EXERCISE INSTRUCTIONS →
Say how many lines in the records contain "shown". The reply must consist of the number alone.

┄┄┄┄┄┄

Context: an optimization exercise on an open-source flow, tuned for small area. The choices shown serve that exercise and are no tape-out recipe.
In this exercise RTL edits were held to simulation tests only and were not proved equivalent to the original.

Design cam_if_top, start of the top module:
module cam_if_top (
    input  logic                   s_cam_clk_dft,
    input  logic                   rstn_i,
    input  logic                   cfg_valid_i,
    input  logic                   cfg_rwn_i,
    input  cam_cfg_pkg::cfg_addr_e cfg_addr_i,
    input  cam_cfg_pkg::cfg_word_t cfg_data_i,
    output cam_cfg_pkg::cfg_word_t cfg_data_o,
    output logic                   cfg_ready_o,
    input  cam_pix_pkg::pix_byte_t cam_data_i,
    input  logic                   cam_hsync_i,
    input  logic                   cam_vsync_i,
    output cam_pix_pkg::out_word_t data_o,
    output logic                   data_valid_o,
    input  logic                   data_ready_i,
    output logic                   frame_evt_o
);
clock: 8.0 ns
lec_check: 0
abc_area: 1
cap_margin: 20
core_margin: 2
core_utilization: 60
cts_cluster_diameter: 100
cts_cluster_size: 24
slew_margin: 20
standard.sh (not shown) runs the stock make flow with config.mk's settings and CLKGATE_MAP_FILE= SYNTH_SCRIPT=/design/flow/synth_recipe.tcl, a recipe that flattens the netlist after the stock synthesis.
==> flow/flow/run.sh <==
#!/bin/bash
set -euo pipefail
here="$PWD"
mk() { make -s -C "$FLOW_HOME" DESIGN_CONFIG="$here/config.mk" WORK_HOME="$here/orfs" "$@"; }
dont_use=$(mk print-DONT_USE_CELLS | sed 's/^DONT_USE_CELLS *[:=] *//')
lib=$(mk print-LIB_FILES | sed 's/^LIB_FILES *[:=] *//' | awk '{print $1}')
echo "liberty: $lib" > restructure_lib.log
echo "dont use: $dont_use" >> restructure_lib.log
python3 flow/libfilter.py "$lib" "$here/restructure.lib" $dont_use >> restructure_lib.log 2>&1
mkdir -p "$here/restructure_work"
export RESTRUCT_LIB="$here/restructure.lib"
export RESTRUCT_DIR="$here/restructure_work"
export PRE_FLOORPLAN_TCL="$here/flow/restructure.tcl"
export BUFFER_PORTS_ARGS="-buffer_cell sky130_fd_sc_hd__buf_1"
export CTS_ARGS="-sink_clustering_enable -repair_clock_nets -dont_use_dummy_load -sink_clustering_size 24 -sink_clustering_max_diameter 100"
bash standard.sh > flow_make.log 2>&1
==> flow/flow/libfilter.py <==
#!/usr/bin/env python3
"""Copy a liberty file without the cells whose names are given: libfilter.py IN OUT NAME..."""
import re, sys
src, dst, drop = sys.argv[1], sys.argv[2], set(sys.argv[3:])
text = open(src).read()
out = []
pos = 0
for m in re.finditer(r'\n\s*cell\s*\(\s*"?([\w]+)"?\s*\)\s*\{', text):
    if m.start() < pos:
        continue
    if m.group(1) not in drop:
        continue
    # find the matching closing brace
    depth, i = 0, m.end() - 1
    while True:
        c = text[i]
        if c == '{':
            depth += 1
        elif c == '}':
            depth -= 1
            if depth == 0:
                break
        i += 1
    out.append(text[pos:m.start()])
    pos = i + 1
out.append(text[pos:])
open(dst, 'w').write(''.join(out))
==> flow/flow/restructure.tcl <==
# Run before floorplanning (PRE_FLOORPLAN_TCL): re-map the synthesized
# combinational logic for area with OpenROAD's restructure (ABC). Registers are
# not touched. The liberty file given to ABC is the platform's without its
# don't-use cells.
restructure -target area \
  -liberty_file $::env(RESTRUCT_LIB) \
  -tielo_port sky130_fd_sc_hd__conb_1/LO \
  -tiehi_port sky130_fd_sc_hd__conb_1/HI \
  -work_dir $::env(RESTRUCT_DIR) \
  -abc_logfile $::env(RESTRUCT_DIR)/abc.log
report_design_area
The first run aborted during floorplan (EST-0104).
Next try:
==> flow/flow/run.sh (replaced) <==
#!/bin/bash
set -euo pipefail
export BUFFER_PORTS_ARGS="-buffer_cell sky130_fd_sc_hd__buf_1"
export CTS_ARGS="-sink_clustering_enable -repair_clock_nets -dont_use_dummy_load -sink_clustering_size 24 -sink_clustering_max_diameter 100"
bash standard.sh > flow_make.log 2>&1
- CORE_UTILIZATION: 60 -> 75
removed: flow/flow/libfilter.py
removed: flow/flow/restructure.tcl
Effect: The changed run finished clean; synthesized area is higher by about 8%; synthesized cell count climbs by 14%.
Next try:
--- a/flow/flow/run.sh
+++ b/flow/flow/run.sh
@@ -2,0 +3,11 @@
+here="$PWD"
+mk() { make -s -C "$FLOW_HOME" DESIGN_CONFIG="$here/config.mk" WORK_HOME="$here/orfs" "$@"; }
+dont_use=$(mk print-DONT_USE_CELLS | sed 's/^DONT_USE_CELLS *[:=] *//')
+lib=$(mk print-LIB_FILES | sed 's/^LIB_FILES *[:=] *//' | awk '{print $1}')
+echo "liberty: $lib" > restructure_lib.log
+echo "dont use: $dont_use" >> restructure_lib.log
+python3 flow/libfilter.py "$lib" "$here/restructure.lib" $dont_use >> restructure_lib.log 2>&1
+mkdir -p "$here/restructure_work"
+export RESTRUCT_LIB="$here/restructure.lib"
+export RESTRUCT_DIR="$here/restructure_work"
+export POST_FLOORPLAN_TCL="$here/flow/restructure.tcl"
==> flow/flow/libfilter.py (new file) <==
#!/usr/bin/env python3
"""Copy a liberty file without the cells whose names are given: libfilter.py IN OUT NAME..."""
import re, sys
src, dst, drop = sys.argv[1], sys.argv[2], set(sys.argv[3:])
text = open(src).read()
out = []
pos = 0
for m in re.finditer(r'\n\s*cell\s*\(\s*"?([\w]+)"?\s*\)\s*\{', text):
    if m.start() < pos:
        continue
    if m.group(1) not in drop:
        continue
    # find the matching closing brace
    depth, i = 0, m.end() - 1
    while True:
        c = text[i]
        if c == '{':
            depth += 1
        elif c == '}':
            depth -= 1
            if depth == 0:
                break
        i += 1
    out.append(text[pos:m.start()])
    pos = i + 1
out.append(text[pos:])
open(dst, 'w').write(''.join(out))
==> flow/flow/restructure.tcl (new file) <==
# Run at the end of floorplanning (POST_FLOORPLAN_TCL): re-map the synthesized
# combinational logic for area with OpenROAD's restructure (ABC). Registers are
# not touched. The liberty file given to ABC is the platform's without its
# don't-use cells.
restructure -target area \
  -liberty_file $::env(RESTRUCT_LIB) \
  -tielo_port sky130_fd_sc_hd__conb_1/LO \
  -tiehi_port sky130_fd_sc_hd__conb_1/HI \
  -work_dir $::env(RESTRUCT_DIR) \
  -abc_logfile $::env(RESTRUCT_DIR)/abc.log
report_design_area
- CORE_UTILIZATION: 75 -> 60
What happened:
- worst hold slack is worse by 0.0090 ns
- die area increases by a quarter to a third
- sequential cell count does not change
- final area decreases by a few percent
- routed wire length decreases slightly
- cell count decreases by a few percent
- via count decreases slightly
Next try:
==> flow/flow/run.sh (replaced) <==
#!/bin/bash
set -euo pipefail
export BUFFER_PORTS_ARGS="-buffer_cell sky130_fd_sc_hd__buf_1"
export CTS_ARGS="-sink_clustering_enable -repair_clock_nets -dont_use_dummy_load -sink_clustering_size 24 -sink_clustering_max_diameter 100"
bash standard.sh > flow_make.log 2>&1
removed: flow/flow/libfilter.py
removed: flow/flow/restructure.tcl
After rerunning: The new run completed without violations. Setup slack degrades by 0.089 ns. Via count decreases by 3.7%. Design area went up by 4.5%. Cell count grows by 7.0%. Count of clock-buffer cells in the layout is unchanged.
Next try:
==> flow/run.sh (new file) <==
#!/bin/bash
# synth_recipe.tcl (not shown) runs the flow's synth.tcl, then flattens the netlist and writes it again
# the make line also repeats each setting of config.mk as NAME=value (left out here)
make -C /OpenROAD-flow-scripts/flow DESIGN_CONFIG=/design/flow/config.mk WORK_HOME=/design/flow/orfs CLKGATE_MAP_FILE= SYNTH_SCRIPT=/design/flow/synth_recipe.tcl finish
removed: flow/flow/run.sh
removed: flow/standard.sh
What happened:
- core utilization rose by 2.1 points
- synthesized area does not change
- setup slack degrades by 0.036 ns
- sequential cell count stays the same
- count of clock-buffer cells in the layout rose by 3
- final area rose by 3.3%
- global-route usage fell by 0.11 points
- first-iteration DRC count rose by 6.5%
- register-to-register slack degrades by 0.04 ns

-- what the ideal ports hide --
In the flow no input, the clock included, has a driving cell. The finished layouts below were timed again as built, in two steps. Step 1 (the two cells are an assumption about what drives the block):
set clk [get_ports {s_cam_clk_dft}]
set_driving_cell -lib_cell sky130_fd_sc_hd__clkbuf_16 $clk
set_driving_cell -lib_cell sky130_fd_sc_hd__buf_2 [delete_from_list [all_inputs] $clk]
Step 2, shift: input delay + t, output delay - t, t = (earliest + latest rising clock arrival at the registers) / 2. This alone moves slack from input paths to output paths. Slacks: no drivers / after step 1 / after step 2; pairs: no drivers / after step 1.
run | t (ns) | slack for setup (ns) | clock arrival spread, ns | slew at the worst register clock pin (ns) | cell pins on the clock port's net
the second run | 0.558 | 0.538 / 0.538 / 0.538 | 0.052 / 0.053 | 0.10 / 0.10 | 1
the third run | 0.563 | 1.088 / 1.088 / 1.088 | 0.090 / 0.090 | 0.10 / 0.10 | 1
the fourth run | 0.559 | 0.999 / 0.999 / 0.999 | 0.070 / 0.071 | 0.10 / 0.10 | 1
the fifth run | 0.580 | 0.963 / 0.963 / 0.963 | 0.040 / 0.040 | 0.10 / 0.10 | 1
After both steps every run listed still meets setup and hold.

┄┄┄┄┄┄

YOUR RESPONSE →
3